▸ **TASK OBJECTIVE**:
Below are records; copy every line in them that holds the word "part".

(Stored dataset items)
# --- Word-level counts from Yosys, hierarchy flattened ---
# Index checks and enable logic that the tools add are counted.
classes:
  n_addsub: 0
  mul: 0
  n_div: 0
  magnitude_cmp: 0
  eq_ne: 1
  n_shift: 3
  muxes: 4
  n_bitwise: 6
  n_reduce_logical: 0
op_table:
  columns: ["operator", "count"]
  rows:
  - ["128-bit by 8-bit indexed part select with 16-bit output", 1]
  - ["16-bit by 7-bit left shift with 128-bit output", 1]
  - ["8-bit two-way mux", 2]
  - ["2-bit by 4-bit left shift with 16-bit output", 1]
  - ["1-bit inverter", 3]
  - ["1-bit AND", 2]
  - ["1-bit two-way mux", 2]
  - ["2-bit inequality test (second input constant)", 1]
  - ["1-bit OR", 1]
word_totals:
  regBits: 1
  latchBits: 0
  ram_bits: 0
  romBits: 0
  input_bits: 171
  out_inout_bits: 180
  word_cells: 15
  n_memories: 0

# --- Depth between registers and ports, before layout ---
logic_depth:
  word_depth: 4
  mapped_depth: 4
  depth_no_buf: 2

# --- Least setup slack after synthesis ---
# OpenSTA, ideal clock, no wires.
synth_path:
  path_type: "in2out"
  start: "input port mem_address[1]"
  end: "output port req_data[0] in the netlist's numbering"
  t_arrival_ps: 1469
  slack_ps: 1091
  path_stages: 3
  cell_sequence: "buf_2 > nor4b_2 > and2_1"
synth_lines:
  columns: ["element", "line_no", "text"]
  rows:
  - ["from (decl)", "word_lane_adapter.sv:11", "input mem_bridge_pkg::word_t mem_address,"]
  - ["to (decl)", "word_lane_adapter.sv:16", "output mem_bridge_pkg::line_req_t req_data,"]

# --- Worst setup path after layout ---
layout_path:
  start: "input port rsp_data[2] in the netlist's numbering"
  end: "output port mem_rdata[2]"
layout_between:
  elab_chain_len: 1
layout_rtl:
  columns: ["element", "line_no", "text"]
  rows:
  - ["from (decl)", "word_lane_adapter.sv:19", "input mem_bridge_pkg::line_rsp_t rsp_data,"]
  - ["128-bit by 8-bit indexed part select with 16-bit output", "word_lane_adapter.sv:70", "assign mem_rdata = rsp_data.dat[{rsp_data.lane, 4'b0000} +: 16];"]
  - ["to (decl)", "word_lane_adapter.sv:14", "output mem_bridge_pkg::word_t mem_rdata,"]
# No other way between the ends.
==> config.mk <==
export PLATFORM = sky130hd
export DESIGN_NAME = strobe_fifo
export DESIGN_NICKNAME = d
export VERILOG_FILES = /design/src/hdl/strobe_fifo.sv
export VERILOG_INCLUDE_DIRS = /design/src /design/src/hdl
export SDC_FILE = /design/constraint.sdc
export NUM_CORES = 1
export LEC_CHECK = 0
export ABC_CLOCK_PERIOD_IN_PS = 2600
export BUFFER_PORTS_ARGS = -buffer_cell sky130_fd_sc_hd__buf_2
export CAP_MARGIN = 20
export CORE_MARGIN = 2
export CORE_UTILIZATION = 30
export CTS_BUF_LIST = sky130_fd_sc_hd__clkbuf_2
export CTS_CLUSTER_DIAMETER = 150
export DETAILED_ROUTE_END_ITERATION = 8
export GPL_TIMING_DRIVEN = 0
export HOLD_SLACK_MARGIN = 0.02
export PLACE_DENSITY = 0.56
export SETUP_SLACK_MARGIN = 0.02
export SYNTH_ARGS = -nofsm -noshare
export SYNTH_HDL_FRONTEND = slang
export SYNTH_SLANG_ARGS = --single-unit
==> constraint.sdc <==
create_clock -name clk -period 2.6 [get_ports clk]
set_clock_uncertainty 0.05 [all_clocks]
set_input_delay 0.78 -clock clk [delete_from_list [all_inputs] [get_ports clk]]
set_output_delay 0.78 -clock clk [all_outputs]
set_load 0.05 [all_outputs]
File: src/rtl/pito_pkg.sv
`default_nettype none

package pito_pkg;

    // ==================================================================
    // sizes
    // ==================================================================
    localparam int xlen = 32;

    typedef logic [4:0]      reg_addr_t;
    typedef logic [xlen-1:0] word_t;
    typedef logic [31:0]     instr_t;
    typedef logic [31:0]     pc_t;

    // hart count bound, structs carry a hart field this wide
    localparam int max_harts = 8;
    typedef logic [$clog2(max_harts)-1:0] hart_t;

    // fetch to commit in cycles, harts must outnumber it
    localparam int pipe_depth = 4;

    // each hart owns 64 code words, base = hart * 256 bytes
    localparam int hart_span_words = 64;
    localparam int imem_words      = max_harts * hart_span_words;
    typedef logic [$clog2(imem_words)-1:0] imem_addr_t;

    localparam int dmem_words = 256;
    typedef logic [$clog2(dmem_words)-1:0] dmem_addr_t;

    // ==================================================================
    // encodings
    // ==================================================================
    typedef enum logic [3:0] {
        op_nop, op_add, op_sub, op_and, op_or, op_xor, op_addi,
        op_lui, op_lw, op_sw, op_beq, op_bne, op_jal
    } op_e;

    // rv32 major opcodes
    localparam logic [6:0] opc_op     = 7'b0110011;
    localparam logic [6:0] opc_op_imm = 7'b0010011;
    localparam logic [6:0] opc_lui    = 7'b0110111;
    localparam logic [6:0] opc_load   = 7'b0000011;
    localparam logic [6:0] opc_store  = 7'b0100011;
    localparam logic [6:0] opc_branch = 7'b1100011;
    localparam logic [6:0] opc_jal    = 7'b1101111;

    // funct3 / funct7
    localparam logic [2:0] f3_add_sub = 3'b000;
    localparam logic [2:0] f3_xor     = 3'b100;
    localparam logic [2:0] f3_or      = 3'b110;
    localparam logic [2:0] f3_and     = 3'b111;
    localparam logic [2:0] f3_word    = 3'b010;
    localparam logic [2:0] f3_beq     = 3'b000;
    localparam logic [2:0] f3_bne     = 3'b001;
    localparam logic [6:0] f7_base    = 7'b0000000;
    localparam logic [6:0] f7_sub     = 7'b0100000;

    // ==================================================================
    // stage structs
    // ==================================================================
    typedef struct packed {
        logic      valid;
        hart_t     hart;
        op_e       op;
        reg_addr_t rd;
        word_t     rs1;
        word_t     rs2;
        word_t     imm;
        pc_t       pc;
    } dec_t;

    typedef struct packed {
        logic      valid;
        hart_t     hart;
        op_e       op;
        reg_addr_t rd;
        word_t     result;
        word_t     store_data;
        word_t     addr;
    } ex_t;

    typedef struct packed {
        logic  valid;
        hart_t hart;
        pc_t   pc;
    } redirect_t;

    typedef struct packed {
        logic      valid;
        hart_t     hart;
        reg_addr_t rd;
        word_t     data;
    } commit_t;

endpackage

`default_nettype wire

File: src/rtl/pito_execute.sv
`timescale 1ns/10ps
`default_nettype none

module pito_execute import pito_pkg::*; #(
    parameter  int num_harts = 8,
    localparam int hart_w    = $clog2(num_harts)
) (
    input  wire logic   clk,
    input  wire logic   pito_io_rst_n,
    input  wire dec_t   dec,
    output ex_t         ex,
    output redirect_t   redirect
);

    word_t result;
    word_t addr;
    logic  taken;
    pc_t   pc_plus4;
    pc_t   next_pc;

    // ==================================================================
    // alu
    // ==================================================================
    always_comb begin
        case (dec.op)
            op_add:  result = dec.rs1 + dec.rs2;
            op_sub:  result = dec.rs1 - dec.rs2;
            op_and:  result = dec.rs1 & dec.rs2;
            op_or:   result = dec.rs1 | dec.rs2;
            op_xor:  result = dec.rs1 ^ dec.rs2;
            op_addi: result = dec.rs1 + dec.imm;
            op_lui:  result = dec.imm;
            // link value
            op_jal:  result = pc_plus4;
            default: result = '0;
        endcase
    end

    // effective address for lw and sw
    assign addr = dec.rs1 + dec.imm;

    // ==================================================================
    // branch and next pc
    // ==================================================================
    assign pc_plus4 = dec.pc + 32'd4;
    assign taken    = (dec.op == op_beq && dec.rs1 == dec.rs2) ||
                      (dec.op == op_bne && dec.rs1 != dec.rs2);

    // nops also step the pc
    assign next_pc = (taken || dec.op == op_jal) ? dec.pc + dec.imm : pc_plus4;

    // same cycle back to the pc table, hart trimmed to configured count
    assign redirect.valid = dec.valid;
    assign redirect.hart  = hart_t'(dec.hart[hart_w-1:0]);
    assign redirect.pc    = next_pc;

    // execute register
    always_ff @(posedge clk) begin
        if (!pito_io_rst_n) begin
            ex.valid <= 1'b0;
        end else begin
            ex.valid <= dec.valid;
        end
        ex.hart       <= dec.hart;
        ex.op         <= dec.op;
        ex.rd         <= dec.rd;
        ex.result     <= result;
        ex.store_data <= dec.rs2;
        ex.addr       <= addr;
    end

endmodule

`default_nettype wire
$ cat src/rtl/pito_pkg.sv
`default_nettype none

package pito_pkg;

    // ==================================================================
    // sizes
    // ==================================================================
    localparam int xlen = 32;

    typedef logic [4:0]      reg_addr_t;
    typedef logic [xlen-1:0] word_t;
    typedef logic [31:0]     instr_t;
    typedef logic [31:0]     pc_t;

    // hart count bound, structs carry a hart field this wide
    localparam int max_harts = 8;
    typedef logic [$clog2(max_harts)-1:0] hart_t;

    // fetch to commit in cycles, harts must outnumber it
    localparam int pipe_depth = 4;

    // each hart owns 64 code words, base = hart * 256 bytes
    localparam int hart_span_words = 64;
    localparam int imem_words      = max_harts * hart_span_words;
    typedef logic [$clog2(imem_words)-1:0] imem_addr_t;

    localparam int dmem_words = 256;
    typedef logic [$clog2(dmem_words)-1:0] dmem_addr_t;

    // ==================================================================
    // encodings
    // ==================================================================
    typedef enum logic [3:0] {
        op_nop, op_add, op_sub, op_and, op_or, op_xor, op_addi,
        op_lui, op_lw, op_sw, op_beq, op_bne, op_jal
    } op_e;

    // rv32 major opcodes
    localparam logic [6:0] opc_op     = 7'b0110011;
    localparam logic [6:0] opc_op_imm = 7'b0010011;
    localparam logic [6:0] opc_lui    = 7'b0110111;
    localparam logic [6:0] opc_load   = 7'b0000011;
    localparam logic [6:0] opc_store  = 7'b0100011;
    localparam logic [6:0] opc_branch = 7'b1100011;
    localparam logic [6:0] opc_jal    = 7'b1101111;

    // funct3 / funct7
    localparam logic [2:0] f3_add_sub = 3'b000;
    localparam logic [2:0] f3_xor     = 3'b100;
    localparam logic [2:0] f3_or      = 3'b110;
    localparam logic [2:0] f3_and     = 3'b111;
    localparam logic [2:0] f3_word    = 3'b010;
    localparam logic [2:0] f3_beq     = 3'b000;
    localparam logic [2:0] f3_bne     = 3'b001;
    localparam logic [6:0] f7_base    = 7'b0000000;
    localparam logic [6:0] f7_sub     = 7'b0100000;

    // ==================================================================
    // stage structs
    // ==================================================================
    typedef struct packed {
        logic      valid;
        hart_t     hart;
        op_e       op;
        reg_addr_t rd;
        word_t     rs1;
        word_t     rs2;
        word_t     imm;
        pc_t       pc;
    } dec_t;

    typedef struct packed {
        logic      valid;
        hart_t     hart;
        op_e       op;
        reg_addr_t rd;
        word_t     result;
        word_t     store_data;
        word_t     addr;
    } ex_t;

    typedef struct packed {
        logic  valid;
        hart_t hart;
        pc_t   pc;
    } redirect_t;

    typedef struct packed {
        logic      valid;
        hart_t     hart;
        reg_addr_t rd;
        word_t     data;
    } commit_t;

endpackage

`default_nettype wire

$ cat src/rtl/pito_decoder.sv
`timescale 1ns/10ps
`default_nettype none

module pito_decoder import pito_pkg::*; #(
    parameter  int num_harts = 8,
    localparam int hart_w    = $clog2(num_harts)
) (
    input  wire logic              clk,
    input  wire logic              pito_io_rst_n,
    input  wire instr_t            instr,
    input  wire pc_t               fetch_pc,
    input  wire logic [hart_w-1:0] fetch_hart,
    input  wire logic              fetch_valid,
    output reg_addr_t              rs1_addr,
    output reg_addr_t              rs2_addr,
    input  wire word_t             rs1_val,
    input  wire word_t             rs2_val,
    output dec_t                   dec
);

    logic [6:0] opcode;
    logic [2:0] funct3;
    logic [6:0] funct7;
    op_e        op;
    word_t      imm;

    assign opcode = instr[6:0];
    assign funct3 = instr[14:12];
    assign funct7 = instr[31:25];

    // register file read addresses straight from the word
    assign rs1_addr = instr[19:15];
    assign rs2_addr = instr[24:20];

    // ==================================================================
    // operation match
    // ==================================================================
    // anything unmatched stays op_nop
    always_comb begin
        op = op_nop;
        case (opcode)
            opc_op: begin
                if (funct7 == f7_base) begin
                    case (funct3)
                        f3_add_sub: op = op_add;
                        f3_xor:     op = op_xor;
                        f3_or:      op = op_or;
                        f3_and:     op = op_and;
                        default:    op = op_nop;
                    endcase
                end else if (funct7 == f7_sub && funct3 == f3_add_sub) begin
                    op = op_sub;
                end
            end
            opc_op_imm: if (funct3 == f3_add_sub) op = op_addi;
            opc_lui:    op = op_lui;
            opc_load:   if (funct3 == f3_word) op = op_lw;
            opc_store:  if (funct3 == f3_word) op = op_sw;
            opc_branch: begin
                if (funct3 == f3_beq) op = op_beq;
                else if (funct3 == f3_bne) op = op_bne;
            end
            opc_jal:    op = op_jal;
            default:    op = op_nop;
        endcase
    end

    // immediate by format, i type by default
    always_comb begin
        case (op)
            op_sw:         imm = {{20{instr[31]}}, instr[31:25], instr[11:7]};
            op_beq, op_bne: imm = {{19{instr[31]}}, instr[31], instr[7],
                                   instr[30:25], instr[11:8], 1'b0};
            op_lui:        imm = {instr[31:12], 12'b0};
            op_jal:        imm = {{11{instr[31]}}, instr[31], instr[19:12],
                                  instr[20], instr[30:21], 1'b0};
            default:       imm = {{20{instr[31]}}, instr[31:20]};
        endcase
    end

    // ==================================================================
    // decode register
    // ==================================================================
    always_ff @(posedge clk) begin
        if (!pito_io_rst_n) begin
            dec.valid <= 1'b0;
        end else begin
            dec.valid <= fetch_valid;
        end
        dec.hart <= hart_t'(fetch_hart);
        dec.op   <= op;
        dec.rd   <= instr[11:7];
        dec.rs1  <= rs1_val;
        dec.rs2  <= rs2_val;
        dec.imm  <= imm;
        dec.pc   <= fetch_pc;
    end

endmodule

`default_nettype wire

▸ **REPLY TO THE TASK**:
  - ["128-bit by 8-bit indexed part select with 16-bit output", 1]
  - ["128-bit by 8-bit indexed part select with 16-bit output", "word_lane_adapter.sv:70", "assign mem_rdata = rsp_data.dat[{rsp_data.lane, 4'b0000} +: 16];"]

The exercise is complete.